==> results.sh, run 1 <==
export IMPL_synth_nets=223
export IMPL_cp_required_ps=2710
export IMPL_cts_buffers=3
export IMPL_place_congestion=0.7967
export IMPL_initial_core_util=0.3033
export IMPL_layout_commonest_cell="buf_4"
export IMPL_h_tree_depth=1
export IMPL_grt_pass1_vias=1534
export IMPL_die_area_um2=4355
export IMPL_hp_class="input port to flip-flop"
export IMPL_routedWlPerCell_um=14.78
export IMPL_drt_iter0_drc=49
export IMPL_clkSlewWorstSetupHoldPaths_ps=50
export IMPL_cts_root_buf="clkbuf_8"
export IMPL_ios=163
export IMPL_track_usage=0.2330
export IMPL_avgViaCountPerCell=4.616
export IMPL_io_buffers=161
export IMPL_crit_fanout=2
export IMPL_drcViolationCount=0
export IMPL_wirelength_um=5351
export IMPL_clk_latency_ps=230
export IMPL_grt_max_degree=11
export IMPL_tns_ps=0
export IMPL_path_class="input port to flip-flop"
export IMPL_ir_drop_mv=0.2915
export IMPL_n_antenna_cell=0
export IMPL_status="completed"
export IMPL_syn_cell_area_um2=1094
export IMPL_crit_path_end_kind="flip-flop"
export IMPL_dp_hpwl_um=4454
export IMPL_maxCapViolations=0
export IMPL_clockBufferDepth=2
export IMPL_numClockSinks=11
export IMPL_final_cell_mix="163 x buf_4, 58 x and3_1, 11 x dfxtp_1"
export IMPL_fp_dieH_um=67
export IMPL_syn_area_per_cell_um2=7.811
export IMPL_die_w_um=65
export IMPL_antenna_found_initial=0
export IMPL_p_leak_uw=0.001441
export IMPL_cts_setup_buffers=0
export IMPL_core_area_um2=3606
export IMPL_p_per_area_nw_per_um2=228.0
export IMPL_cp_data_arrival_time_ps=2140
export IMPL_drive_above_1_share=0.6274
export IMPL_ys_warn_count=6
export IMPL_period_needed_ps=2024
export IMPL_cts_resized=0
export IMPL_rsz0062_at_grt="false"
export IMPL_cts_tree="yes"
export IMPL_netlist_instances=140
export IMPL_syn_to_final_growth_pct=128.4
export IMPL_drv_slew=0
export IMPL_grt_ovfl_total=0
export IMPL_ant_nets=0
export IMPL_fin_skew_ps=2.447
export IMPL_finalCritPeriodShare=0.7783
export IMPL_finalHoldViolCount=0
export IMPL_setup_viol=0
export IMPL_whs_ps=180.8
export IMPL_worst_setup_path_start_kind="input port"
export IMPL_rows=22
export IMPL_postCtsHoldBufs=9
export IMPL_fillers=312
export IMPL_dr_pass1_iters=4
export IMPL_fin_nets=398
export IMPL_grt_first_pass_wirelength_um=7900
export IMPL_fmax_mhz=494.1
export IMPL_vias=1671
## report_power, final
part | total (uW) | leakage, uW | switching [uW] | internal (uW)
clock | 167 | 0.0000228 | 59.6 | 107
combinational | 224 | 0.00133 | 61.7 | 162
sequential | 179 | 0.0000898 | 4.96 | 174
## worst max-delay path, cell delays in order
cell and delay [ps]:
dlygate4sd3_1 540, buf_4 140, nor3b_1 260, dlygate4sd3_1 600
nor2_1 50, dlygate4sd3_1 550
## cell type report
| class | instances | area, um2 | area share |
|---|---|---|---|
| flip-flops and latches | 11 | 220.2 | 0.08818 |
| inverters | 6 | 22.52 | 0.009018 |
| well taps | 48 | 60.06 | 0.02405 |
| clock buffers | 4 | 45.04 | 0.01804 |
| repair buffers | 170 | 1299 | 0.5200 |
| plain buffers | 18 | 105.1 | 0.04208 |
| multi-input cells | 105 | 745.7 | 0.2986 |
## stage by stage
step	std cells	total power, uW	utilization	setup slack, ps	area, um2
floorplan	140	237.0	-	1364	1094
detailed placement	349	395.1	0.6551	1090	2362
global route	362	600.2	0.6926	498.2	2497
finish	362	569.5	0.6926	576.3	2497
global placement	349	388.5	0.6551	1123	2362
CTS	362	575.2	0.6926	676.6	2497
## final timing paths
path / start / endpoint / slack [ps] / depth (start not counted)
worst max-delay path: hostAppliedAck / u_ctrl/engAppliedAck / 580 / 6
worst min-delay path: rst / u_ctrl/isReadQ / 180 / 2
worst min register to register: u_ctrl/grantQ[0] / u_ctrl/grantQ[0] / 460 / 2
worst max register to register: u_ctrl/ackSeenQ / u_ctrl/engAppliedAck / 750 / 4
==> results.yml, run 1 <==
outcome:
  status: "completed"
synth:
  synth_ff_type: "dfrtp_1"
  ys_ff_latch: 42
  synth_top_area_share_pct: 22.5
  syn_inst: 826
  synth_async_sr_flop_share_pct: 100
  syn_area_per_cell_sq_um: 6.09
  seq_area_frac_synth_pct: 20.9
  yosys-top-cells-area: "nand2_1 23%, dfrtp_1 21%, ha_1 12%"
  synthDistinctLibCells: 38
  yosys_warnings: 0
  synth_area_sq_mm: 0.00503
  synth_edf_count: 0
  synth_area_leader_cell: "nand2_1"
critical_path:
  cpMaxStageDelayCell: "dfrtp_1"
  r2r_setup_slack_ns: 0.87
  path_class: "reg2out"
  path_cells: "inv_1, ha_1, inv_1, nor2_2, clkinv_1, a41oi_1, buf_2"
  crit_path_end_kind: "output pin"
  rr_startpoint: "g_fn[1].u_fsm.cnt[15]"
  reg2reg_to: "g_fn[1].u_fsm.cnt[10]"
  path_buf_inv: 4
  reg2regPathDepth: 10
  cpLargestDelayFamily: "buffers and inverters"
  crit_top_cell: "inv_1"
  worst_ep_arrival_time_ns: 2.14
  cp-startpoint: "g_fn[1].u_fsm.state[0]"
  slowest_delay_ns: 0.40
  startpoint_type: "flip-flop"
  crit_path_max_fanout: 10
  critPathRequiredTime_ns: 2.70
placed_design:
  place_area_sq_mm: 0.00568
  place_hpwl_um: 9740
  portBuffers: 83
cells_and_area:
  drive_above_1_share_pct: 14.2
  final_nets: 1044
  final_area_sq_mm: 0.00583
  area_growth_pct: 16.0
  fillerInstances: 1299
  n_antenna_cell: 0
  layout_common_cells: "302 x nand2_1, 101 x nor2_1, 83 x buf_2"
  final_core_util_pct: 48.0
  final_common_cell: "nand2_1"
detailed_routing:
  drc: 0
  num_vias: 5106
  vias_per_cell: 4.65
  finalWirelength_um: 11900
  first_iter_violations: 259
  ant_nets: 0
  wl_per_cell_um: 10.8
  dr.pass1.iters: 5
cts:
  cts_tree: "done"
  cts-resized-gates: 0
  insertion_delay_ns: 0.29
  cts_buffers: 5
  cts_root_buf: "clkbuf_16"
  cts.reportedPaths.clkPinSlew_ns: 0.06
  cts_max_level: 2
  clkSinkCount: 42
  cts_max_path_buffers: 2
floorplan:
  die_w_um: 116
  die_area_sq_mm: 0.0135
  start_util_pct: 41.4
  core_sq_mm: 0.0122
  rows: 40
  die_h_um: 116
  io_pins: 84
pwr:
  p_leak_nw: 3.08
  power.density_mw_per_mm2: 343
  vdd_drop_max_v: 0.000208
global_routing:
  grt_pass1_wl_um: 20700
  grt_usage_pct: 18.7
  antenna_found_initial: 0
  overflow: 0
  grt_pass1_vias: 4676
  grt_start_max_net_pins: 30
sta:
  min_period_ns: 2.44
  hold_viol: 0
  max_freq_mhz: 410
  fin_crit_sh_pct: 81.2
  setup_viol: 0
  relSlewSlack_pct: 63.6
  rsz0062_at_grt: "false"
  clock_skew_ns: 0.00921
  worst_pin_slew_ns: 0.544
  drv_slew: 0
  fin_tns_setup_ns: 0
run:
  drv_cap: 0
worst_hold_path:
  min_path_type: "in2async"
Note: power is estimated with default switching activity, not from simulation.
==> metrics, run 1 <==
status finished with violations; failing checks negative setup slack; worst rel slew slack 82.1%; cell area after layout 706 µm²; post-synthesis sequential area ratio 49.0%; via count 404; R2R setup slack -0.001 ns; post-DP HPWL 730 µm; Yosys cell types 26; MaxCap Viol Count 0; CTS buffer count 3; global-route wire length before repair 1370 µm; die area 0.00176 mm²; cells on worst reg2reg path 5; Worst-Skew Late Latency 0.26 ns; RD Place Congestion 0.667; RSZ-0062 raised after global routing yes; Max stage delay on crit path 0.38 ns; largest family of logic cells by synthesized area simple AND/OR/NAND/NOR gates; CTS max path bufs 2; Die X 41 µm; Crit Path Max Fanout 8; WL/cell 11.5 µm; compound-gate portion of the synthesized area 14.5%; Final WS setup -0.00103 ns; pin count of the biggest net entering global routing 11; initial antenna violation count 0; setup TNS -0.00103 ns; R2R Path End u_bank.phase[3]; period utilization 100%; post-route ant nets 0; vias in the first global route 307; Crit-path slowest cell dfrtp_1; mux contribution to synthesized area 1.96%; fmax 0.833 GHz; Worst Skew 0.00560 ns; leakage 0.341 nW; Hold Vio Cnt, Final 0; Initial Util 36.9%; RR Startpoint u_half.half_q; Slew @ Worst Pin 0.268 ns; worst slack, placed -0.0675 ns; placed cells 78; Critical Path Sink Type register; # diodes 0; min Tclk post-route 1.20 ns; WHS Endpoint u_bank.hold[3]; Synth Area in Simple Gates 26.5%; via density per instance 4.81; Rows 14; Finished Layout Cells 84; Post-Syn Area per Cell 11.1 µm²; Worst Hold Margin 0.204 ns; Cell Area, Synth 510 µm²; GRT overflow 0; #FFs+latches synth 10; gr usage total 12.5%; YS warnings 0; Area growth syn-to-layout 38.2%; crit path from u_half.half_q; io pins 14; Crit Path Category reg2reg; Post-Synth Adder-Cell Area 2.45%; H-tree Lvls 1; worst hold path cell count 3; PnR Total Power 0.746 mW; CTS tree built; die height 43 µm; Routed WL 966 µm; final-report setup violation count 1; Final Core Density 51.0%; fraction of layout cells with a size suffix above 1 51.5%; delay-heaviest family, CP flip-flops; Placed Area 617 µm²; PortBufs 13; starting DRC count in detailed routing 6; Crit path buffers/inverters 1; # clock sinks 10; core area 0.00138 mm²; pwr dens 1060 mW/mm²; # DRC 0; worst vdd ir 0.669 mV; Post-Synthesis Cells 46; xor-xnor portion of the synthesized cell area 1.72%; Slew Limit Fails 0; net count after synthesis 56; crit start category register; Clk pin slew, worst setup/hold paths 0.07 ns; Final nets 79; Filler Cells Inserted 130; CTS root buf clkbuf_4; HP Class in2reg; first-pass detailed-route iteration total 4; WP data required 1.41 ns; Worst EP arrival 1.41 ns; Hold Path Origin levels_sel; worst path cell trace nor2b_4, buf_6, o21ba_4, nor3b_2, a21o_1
**src/rtl/dbg_txn_pkg.sv**
```systemverilog
package dbg_txn_pkg;
  typedef enum logic [1:0] {
    PH_CMD  = 2'd0,
    PH_CNT  = 2'd1,
    PH_ADDR = 2'd2,
    PH_DATA = 2'd3
  } phase_t;

  typedef enum logic [1:0] {
    CK_SYSRST  = 2'd0,
    CK_READ    = 2'd1,
    CK_WRITE   = 2'd2,
    CK_UNKNOWN = 2'd3
  } cmd_kind_t;
endpackage

```
**src/rtl/dbg_cmd_decode.sv**
```systemverilog
module dbg_cmd_decode
  import dbg_txn_pkg::*;
#(
  parameter int DATA_W = 8
) (
  input  logic [DATA_W-1:0] code,
  output cmd_kind_t         kind,
  output logic              opens_txn
);
  always_comb begin
    if (code == DATA_W'(0))      kind = CK_SYSRST;
    else if (code == DATA_W'(1)) kind = CK_READ;
    else if (code == DATA_W'(2)) kind = CK_WRITE;
    else                         kind = CK_UNKNOWN;
    opens_txn = (kind == CK_READ) || (kind == CK_WRITE);
  end
endmodule

```
**src/rtl/dbg_addr_collect.sv**
```systemverilog
module dbg_addr_collect #(
  parameter int DATA_W     = 8,
  parameter int ADDR_BYTES = 3
) (
  input  logic                         clk,
  input  logic                         rst,
  input  logic                         clear,
  input  logic                         shift_en,
  input  logic [DATA_W-1:0]            byte_in,
  output logic [DATA_W*ADDR_BYTES-1:0] addr,
  output logic                         last
);
  localparam int ADDR_W = DATA_W * ADDR_BYTES;
  localparam int IDX_W  = (ADDR_BYTES > 1) ? $clog2(ADDR_BYTES) : 1;
  localparam logic [IDX_W-1:0] IDX_LAST = IDX_W'(ADDR_BYTES - 1);

  logic [IDX_W-1:0] idx;

  assign last = (idx == IDX_LAST);

  always_ff @(posedge clk) begin
    if (rst || clear) idx <= '0;
    else if (shift_en) idx <= last ? '0 : idx + IDX_W'(1);
  end

  generate
    if (ADDR_BYTES > 1) begin : g_multi
      always_ff @(posedge clk) begin
        if (rst) addr <= '0;
        else if (shift_en) addr <= {addr[ADDR_W-DATA_W-1:0], byte_in};
      end
    end else begin : g_single
      always_ff @(posedge clk) begin
        if (rst) addr <= '0;
        else if (shift_en) addr <= byte_in;
      end
    end
  endgenerate


  idx_range_chk: assert property (@(posedge clk) disable iff (rst)
    idx <= IDX_LAST);
endmodule

```
**src/rtl/dbg_count_track.sv**
```systemverilog
module dbg_count_track #(
  parameter int CNT_W = 8
) (
  input  logic             clk,
  input  logic             rst,
  input  logic             clear,
  input  logic             load,
  input  logic [CNT_W-1:0] load_val,
  input  logic             dec,
  output logic [CNT_W-1:0] remaining,
  output logic             is_one,
  output logic             is_zero
);
  assign is_one  = (remaining == CNT_W'(1));
  assign is_zero = (remaining == '0);

  always_ff @(posedge clk) begin
    if (rst || clear) remaining <= '0;
    else if (load)    remaining <= load_val;
    else if (dec)     remaining <= remaining - CNT_W'(1);
  end


  no_underflow_chk: assert property (@(posedge clk) disable iff (rst)
    dec |-> !is_zero);
endmodule

```
**src/rtl/dbg_txn_parser.sv**
```systemverilog
module dbg_txn_parser
  import dbg_txn_pkg::*;
#(
  parameter int DATA_W     = 8,
  parameter int ADDR_BYTES = 3
) (
  input  logic                         clk,
  input  logic                         rst,
  input  logic                         sync_rst,
  input  logic                         frm_valid,
  input  logic                         frm_ack,
  input  logic                         frm_dir,
  input  logic [DATA_W-1:0]            frm_data,
  output logic                         cmd_phase,
  output logic [1:0]                   cmd_kind,
  output logic                         cmd_strobe,
  output logic                         unknown_strobe,
  output logic [DATA_W-1:0]            count_left,
  output logic [DATA_W*ADDR_BYTES-1:0] addr,
  output logic                         addr_valid,
  output logic [DATA_W-1:0]            data_byte,
  output logic                         data_dir,
  output logic                         data_strobe
);
  localparam int ADDR_W = DATA_W * ADDR_BYTES;

  phase_t    phase;
  cmd_kind_t dec_kind;
  logic      dec_opens;
  logic      go;
  logic      addr_last, cnt_one, cnt_zero;
  logic [ADDR_W-1:0] addr_int;

  assign go        = frm_valid && frm_ack && !sync_rst;
  assign cmd_phase = (phase == PH_CMD);
  assign addr      = addr_int;

  dbg_cmd_decode #(.DATA_W(DATA_W)) u_dec (
    .code      (frm_data),
    .kind      (dec_kind),
    .opens_txn (dec_opens)
  );

  dbg_count_track #(.CNT_W(DATA_W)) u_cnt (
    .clk       (clk),
    .rst       (rst),
    .clear     (sync_rst),
    .load      (go && phase == PH_CNT),
    .load_val  (frm_data),
    .dec       (go && phase == PH_DATA),
    .remaining (count_left),
    .is_one    (cnt_one),
    .is_zero   (cnt_zero)
  );

  dbg_addr_collect #(.DATA_W(DATA_W), .ADDR_BYTES(ADDR_BYTES)) u_addr (
    .clk      (clk),
    .rst      (rst),
    .clear    (sync_rst || (go && phase == PH_CNT)),
    .shift_en (go && phase == PH_ADDR),
    .byte_in  (frm_data),
    .addr     (addr_int),
    .last     (addr_last)
  );

  always_ff @(posedge clk) begin
    if (rst) begin
      phase          <= PH_CMD;
      cmd_kind       <= 2'(CK_SYSRST);
      cmd_strobe     <= 1'b0;
      unknown_strobe <= 1'b0;
      addr_valid     <= 1'b0;
      data_byte      <= '0;
      data_dir       <= 1'b0;
      data_strobe    <= 1'b0;
    end else begin
      cmd_strobe     <= 1'b0;
      unknown_strobe <= 1'b0;
      addr_valid     <= 1'b0;
      data_strobe    <= 1'b0;
      if (sync_rst) begin
        phase <= PH_CMD;
      end else if (go) begin
        unique case (phase)
          PH_CMD: begin
            cmd_kind       <= 2'(dec_kind);
            cmd_strobe     <= 1'b1;
            unknown_strobe <= (dec_kind == CK_UNKNOWN);
            if (dec_opens) phase <= PH_CNT;
          end
          PH_CNT: phase <= PH_ADDR;
          PH_ADDR: begin
            if (addr_last) begin
              addr_valid <= 1'b1;
              phase      <= cnt_zero ? PH_CMD : PH_DATA;
            end
          end
          PH_DATA: begin
            data_byte   <= frm_data;
            data_dir    <= frm_dir;
            data_strobe <= 1'b1;
            if (cnt_one) phase <= PH_CMD;
          end
          default: phase <= PH_CMD;
        endcase
      end
    end
  end


  sync_to_cmd_chk: assert property (@(posedge clk) disable iff (rst)
    sync_rst |=> cmd_phase && !data_strobe && !addr_valid && !cmd_strobe);


  nack_ignored_chk: assert property (@(posedge clk) disable iff (rst)
    (frm_valid && !frm_ack && !sync_rst) |=>
      $stable(count_left) && $stable(cmd_phase) && !data_strobe && !addr_valid && !cmd_strobe);


  data_from_frame_chk: assert property (@(posedge clk) disable iff (rst)
    data_strobe |-> $past(frm_valid && frm_ack));


  last_data_cmd_chk: assert property (@(posedge clk) disable iff (rst)
    (data_strobe && count_left == '0) |-> cmd_phase);


  unknown_stays_chk: assert property (@(posedge clk) disable iff (rst)
    unknown_strobe |-> cmd_phase && cmd_strobe);


  addr_pulse_chk: assert property (@(posedge clk) disable iff (rst)
    addr_valid |=> !addr_valid);


  strobe_excl_chk: assert property (@(posedge clk) disable iff (rst)
    $onehot0({cmd_strobe, addr_valid, data_strobe}));
endmodule

```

****************************************

What the task asks>
In the data above, which lines lie between the line with "io_pins: 84" and the line with "metrics, run 1", inclusive? Print those lines exactly and nothing else.

Answer space>
  io_pins: 84
pwr:
  p_leak_nw: 3.08
  power.density_mw_per_mm2: 343
  vdd_drop_max_v: 0.000208
global_routing:
  grt_pass1_wl_um: 20700
  grt_usage_pct: 18.7
  antenna_found_initial: 0
  overflow: 0
  grt_pass1_vias: 4676
  grt_start_max_net_pins: 30
sta:
  min_period_ns: 2.44
  hold_viol: 0
  max_freq_mhz: 410
  fin_crit_sh_pct: 81.2
  setup_viol: 0
  relSlewSlack_pct: 63.6
  rsz0062_at_grt: "false"
  clock_skew_ns: 0.00921
  worst_pin_slew_ns: 0.544
  drv_slew: 0
  fin_tns_setup_ns: 0
run:
  drv_cap: 0
worst_hold_path:
  min_path_type: "in2async"
Note: power is estimated with default switching activity, not from simulation.
==> metrics, run 1 <==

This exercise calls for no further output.